▶ _Exercise_
Which lines in the records below include the word "activity"? Report each of them in full.
[Start of section]
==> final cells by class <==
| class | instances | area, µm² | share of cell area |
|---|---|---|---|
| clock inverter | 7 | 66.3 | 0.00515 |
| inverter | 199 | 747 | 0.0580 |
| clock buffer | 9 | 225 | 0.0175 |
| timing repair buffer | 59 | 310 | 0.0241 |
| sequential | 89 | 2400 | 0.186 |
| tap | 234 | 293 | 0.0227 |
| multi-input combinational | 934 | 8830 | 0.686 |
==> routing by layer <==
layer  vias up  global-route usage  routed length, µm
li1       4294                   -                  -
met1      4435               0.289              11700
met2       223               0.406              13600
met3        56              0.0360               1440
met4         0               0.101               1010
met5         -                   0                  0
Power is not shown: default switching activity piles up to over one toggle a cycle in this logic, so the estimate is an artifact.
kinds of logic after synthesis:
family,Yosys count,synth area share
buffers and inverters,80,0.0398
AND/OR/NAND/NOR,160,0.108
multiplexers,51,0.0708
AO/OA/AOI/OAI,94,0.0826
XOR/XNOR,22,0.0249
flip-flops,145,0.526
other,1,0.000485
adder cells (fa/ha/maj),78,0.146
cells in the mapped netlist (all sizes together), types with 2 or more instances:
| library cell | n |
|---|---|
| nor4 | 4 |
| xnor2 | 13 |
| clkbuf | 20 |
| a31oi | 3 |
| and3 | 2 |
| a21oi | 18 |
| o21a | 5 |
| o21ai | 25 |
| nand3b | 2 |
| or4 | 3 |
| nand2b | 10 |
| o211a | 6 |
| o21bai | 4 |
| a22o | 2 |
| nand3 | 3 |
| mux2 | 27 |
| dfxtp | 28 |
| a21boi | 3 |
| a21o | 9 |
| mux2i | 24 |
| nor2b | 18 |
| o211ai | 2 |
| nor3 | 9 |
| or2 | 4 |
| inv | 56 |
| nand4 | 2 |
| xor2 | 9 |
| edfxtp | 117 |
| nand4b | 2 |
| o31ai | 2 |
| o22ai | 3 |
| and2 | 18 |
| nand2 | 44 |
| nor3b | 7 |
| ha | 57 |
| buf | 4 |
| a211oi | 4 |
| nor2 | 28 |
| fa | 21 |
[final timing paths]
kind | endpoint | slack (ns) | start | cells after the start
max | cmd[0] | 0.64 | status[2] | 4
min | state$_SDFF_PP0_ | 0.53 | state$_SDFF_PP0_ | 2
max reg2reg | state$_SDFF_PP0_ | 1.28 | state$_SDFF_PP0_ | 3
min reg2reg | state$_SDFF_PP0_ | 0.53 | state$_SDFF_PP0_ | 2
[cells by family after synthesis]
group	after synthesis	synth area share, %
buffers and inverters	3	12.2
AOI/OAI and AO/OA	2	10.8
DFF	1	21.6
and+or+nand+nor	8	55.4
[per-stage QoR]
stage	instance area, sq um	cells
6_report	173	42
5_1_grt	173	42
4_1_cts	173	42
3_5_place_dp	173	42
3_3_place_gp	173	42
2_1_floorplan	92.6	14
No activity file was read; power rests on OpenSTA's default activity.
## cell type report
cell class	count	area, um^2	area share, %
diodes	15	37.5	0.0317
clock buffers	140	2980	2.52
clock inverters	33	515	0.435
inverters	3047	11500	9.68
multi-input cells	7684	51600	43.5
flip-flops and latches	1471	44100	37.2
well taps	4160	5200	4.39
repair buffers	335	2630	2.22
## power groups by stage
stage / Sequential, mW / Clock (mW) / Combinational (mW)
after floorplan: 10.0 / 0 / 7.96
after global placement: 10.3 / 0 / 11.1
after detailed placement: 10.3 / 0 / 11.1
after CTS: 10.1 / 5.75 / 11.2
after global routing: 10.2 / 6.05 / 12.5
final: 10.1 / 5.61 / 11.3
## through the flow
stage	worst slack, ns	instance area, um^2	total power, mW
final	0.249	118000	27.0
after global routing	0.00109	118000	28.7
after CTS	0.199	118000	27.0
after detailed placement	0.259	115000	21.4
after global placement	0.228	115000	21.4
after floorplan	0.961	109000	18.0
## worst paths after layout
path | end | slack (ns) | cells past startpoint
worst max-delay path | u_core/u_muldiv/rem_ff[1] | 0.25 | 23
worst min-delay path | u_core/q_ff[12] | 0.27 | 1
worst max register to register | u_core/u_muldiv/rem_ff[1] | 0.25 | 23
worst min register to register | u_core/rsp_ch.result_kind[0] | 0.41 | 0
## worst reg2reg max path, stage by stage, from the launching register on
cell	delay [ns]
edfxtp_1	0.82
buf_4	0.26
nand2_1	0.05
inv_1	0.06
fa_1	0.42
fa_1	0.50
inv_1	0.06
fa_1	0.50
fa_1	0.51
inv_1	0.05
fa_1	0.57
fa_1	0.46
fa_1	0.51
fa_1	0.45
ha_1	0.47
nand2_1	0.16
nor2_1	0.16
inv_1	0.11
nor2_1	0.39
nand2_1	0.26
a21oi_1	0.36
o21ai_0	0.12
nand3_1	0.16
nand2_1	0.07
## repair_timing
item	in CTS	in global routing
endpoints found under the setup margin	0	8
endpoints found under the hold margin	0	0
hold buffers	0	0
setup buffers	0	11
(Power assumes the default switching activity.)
[End of section]
▶ _Answer_
Power is not shown: default switching activity piles up to over one toggle a cycle in this logic, so the estimate is an artifact.
No activity file was read; power rests on OpenSTA's default activity.
(Power assumes the default switching activity.)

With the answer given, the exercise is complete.